#### [Task instructions]
Check each line of the data for "reset" and select those that have it.

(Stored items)
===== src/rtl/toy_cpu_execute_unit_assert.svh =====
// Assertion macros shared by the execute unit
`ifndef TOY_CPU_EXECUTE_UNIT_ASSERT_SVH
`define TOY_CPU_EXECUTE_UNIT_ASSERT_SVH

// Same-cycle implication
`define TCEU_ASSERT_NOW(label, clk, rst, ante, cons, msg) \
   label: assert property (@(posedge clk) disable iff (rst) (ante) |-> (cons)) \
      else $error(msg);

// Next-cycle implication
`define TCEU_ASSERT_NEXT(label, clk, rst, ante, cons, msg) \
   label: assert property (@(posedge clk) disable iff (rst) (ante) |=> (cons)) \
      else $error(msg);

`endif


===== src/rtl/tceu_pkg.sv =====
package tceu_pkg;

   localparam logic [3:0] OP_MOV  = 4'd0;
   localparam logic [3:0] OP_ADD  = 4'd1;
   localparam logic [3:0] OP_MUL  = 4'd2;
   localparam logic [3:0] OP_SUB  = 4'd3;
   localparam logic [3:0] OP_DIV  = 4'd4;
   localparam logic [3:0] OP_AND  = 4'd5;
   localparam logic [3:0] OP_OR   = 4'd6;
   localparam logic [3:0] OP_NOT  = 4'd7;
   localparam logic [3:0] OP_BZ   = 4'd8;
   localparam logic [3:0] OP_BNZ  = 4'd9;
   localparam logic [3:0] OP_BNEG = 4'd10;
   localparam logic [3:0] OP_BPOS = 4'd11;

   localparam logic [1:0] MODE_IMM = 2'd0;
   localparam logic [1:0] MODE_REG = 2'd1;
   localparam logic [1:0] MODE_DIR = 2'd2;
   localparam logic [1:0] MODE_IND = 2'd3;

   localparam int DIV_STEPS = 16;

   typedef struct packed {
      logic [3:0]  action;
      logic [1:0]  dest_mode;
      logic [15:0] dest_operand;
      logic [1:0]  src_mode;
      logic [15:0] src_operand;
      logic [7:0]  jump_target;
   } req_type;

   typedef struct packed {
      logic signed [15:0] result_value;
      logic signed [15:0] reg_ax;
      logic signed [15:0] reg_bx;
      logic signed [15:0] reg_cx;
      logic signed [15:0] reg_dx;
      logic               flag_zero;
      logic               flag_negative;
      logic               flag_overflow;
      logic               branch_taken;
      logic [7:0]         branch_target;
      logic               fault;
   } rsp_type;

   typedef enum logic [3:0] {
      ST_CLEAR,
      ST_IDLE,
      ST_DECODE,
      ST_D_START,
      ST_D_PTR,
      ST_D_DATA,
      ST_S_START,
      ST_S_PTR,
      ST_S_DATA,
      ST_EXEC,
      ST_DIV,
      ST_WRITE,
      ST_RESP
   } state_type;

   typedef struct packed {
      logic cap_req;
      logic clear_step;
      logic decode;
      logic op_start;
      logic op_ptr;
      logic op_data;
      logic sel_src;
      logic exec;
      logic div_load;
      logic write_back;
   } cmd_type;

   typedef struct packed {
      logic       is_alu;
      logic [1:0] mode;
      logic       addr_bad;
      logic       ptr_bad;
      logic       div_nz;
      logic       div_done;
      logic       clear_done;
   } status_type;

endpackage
==
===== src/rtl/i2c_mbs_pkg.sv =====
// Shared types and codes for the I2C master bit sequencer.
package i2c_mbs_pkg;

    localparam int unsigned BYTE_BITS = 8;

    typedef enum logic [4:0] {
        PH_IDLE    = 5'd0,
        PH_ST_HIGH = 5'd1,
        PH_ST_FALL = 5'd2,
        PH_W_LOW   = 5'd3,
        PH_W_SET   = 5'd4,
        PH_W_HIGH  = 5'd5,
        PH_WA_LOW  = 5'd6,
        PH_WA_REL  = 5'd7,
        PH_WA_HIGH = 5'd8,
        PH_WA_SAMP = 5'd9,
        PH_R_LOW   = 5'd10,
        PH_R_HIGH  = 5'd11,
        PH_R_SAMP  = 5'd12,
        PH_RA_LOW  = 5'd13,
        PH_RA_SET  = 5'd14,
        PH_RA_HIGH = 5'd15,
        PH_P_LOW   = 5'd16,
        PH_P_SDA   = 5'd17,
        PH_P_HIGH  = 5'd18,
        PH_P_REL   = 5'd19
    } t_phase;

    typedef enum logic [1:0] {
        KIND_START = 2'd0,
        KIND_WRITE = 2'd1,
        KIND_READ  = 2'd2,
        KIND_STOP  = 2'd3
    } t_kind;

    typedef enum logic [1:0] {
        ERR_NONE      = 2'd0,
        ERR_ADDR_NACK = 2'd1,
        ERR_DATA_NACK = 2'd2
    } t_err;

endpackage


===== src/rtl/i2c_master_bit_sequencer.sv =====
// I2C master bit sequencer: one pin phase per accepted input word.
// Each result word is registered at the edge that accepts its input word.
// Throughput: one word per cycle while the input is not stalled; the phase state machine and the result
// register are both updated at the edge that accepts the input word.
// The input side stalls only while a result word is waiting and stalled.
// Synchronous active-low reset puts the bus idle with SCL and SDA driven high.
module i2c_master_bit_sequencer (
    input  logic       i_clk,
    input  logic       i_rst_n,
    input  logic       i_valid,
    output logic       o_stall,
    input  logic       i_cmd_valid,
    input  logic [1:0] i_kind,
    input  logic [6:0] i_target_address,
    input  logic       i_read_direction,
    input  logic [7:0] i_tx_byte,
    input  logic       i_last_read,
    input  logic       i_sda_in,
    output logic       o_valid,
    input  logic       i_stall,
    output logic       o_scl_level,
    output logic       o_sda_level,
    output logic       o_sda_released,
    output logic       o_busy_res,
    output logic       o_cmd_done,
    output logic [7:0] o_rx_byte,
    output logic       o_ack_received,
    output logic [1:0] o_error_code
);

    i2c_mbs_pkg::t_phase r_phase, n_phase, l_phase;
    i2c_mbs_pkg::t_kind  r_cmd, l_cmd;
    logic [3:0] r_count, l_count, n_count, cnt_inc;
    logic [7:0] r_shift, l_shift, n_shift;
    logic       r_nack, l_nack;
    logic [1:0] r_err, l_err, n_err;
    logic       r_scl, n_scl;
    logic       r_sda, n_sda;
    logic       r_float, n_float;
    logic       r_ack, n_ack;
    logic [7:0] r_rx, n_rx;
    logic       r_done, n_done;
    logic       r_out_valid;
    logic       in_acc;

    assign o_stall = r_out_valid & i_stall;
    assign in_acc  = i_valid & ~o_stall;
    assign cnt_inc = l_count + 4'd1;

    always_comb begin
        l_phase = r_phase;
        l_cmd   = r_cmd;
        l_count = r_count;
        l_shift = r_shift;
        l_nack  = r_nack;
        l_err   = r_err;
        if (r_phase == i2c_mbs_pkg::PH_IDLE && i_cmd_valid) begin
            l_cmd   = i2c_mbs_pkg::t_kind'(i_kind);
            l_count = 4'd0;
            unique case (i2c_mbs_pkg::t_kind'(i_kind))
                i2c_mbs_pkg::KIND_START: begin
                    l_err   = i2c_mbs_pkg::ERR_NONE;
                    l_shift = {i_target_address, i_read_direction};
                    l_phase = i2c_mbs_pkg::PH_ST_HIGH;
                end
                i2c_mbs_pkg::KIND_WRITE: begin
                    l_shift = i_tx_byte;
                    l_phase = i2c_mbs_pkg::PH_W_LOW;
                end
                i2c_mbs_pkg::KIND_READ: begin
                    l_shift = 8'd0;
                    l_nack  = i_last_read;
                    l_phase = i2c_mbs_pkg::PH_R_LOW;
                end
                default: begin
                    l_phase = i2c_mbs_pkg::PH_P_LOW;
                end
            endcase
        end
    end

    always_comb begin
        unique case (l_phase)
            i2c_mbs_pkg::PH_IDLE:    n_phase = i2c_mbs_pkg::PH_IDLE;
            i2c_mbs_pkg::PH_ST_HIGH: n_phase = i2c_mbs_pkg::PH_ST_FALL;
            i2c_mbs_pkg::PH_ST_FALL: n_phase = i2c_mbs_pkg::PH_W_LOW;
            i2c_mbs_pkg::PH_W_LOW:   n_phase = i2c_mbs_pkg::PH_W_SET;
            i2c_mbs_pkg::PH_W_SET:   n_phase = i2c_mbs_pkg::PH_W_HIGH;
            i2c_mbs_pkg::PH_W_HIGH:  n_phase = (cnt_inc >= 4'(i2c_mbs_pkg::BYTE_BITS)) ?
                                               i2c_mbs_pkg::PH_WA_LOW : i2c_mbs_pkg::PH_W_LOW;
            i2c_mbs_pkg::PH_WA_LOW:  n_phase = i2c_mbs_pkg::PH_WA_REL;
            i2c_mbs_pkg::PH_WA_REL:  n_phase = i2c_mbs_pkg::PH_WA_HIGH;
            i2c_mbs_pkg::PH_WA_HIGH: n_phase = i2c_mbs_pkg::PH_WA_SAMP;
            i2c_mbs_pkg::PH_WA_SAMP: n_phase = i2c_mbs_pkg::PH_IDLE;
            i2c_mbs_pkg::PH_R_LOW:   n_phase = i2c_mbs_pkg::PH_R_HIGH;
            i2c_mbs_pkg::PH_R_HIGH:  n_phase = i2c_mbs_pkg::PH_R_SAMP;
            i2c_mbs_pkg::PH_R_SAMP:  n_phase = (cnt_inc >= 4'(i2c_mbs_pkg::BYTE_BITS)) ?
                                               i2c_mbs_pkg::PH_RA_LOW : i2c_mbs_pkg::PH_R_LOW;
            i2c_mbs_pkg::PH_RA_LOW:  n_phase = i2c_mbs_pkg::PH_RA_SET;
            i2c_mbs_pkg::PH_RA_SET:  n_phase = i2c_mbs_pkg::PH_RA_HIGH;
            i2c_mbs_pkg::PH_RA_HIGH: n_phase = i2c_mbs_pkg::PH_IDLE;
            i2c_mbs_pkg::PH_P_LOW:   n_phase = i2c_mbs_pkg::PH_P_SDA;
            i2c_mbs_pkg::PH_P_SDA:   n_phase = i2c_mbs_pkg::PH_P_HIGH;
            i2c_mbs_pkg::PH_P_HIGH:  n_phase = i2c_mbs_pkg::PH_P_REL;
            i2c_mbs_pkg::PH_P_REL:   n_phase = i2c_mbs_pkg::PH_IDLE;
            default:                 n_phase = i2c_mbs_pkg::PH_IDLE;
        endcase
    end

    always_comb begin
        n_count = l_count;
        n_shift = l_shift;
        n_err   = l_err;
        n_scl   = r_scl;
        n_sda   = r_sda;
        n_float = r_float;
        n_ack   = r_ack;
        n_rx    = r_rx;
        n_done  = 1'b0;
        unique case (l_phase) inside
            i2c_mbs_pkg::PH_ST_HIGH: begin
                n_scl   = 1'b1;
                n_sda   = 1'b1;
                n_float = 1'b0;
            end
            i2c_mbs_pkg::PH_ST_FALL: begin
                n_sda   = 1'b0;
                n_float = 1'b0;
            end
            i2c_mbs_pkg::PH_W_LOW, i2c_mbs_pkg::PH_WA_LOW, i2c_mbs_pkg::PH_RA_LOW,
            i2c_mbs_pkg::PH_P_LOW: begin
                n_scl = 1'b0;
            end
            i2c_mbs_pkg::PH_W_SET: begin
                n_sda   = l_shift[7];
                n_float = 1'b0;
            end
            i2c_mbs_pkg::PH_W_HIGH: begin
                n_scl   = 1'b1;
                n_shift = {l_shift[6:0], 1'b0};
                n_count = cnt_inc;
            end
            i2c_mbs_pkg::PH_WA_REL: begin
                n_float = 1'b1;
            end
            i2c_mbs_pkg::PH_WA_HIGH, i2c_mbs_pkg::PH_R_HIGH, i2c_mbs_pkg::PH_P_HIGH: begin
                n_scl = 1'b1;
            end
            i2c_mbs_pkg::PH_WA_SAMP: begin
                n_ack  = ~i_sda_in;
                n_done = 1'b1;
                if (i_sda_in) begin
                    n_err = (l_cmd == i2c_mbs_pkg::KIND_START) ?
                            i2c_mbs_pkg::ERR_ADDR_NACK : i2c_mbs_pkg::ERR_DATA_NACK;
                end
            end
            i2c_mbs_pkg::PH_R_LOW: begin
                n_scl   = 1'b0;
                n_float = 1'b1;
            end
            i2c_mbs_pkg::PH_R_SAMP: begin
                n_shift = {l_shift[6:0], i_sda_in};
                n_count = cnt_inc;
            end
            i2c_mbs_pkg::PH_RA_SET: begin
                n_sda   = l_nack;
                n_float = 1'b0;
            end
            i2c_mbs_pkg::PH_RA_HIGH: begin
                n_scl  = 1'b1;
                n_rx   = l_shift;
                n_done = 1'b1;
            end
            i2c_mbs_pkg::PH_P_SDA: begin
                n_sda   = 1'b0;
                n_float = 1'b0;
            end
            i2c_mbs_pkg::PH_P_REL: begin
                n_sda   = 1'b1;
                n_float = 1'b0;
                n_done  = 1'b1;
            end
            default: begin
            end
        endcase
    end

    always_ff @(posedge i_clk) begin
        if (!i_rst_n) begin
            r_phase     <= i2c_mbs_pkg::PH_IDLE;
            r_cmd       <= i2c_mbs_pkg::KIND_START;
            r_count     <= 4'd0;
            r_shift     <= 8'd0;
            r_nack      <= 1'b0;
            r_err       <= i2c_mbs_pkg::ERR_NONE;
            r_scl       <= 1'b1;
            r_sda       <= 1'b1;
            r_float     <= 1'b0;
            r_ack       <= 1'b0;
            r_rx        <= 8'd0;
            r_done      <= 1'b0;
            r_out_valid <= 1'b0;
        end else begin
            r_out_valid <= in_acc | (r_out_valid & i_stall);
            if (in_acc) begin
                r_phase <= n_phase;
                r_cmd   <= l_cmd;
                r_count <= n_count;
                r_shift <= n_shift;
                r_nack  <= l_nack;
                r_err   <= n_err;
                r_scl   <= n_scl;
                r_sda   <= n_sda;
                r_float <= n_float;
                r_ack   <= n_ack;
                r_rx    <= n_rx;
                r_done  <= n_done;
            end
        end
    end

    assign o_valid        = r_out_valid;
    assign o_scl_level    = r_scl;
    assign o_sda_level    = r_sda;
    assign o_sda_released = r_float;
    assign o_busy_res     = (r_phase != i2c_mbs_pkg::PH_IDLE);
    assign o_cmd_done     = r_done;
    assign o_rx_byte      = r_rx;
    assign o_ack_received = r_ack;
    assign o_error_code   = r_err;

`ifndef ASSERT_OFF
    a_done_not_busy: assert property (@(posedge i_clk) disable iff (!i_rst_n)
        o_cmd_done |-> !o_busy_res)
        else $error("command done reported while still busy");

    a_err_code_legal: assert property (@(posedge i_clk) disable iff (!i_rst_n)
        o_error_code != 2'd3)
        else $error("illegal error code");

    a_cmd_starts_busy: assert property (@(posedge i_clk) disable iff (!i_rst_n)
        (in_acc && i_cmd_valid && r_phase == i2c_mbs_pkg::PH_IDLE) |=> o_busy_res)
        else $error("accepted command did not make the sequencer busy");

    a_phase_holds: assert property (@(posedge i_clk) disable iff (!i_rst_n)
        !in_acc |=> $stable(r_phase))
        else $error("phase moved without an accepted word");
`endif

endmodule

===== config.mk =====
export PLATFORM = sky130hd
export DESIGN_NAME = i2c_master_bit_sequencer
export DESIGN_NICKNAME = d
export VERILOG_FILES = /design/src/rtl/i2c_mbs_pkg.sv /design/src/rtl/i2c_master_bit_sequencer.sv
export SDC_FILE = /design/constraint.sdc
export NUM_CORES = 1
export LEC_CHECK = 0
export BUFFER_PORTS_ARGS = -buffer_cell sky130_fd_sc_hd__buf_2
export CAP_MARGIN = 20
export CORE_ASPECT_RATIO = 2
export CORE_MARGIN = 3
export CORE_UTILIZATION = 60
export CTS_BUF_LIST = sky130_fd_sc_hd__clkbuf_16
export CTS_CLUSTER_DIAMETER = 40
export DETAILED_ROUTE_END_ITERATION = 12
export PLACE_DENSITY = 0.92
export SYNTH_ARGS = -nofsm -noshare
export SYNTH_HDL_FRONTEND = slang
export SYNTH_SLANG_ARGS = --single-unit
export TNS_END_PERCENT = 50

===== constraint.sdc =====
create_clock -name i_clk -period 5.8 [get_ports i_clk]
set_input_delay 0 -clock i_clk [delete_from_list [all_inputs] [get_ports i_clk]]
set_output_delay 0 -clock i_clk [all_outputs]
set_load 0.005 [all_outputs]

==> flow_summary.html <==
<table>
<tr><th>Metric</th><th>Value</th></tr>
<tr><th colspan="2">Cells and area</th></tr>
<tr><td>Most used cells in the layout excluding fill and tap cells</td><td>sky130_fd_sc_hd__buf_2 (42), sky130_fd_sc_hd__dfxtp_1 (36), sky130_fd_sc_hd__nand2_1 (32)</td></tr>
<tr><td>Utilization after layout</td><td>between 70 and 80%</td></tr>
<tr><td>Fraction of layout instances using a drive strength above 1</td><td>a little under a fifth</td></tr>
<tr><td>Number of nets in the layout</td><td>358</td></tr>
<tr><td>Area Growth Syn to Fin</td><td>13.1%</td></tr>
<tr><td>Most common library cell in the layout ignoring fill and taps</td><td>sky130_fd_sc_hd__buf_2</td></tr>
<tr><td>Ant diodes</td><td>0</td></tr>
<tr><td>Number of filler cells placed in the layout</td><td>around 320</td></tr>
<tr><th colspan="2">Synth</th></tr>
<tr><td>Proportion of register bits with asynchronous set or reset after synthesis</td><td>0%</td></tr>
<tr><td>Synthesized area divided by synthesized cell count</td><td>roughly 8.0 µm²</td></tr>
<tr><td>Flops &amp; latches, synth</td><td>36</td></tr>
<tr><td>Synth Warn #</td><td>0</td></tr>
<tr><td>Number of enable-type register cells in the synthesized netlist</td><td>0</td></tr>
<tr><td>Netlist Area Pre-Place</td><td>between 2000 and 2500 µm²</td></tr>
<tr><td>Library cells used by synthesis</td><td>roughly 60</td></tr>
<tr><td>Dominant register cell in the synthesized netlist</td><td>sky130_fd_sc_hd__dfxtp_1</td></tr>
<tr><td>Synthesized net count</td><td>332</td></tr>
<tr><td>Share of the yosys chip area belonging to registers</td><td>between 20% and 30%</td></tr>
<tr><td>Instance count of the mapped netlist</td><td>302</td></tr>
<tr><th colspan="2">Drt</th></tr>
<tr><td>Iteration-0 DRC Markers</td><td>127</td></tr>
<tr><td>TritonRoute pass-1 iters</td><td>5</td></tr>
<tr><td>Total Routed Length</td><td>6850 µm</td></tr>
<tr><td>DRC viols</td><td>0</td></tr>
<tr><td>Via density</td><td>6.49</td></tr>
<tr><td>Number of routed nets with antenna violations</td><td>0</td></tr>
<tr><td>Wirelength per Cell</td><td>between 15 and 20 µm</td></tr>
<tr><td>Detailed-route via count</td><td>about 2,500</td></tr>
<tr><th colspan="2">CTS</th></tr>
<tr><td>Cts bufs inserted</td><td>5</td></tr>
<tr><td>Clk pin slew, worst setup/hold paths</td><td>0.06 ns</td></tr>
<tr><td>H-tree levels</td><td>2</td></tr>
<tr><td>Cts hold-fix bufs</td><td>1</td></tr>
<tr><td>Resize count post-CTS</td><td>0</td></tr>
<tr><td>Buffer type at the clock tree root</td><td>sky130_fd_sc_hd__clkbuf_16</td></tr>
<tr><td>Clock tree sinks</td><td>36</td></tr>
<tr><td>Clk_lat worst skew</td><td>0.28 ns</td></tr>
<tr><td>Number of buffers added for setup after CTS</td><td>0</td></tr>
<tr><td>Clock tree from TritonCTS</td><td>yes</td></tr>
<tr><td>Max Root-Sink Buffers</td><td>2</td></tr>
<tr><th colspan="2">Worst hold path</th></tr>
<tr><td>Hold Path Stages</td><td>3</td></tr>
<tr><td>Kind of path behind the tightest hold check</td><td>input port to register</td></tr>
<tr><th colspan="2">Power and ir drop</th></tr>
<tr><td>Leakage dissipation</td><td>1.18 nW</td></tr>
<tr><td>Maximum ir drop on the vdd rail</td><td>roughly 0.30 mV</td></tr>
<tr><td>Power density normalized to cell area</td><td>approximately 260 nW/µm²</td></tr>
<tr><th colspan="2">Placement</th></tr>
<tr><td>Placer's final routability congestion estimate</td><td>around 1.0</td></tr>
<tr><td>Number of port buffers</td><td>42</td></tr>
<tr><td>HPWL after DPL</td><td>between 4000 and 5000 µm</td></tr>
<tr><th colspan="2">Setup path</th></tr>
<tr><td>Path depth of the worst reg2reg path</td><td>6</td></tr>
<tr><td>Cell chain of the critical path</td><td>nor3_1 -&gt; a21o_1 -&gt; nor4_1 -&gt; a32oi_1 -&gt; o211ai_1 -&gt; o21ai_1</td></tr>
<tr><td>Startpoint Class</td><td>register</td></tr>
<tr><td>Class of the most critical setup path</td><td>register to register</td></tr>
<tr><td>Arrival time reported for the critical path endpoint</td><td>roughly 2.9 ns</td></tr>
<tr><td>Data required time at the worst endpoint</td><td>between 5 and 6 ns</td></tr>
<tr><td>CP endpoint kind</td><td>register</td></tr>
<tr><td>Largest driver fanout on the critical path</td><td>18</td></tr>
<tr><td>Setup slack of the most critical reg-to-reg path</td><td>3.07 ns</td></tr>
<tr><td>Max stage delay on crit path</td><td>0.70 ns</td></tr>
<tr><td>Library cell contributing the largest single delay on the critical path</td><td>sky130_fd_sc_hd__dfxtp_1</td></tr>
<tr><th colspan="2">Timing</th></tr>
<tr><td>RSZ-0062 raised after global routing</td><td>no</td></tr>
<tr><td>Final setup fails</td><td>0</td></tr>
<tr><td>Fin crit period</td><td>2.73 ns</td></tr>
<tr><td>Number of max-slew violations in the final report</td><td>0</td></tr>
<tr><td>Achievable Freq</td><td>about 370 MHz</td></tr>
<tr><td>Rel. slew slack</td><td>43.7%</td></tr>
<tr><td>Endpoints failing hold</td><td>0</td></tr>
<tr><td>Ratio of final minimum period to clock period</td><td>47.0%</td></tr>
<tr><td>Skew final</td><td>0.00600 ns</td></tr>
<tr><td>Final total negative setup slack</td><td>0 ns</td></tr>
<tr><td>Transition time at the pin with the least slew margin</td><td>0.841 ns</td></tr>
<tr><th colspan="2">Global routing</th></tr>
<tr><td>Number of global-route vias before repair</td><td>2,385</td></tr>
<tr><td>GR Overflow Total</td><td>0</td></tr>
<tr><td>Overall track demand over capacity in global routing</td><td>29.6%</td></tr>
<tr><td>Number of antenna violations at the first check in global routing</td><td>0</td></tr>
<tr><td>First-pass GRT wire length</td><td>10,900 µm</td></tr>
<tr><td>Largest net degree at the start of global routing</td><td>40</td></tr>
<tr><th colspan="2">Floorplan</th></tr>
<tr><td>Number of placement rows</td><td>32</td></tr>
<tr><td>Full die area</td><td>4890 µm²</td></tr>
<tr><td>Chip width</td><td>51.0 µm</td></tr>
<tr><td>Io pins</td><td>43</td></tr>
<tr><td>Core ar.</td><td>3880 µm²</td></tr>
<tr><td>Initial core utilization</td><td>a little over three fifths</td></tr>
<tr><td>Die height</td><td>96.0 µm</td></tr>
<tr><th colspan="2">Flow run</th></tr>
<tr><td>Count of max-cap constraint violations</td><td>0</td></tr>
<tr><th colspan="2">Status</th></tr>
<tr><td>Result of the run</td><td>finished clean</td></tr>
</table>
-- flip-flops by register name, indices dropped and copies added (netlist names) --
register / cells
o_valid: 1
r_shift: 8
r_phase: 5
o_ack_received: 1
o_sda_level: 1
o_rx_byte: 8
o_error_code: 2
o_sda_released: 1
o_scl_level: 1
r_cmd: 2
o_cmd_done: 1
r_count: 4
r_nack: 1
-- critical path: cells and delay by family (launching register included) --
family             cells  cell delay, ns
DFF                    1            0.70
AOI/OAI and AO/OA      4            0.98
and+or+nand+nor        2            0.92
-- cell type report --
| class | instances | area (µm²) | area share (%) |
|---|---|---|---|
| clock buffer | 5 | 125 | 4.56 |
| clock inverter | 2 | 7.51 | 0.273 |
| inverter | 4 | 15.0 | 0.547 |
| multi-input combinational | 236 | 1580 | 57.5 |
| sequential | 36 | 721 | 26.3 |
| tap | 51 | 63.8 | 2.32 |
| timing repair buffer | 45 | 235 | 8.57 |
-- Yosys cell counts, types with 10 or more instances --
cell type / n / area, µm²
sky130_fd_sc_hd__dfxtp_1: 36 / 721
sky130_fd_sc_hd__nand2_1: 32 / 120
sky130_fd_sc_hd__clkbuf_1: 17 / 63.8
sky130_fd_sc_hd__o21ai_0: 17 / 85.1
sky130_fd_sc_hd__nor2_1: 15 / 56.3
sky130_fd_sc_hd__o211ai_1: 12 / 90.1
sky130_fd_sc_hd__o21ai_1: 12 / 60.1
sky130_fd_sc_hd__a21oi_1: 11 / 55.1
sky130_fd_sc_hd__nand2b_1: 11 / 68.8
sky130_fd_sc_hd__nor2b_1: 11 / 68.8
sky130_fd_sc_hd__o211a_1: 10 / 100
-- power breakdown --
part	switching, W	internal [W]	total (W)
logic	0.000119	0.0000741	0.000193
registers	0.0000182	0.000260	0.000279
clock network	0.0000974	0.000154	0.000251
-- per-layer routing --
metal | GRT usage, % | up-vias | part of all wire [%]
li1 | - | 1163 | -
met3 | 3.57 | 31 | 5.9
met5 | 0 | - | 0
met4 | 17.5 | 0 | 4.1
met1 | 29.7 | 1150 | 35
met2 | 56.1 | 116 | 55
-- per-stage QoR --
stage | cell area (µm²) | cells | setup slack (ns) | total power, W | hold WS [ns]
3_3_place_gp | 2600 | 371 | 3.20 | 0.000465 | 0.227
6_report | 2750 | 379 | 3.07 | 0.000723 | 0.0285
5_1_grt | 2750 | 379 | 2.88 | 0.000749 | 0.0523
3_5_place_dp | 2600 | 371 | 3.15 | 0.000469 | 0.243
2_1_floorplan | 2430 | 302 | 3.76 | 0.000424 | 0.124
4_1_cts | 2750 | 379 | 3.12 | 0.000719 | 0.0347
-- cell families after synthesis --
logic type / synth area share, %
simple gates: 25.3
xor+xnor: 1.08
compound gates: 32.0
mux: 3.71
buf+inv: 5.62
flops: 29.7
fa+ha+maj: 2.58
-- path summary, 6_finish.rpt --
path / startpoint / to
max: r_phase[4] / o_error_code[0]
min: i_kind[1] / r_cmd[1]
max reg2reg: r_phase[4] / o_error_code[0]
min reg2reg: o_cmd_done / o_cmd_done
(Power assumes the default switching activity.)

#### [Written solution]
// Synchronous active-low reset puts the bus idle with SCL and SDA driven high.
<tr><td>Proportion of register bits with asynchronous set or reset after synthesis</td><td>0%</td></tr>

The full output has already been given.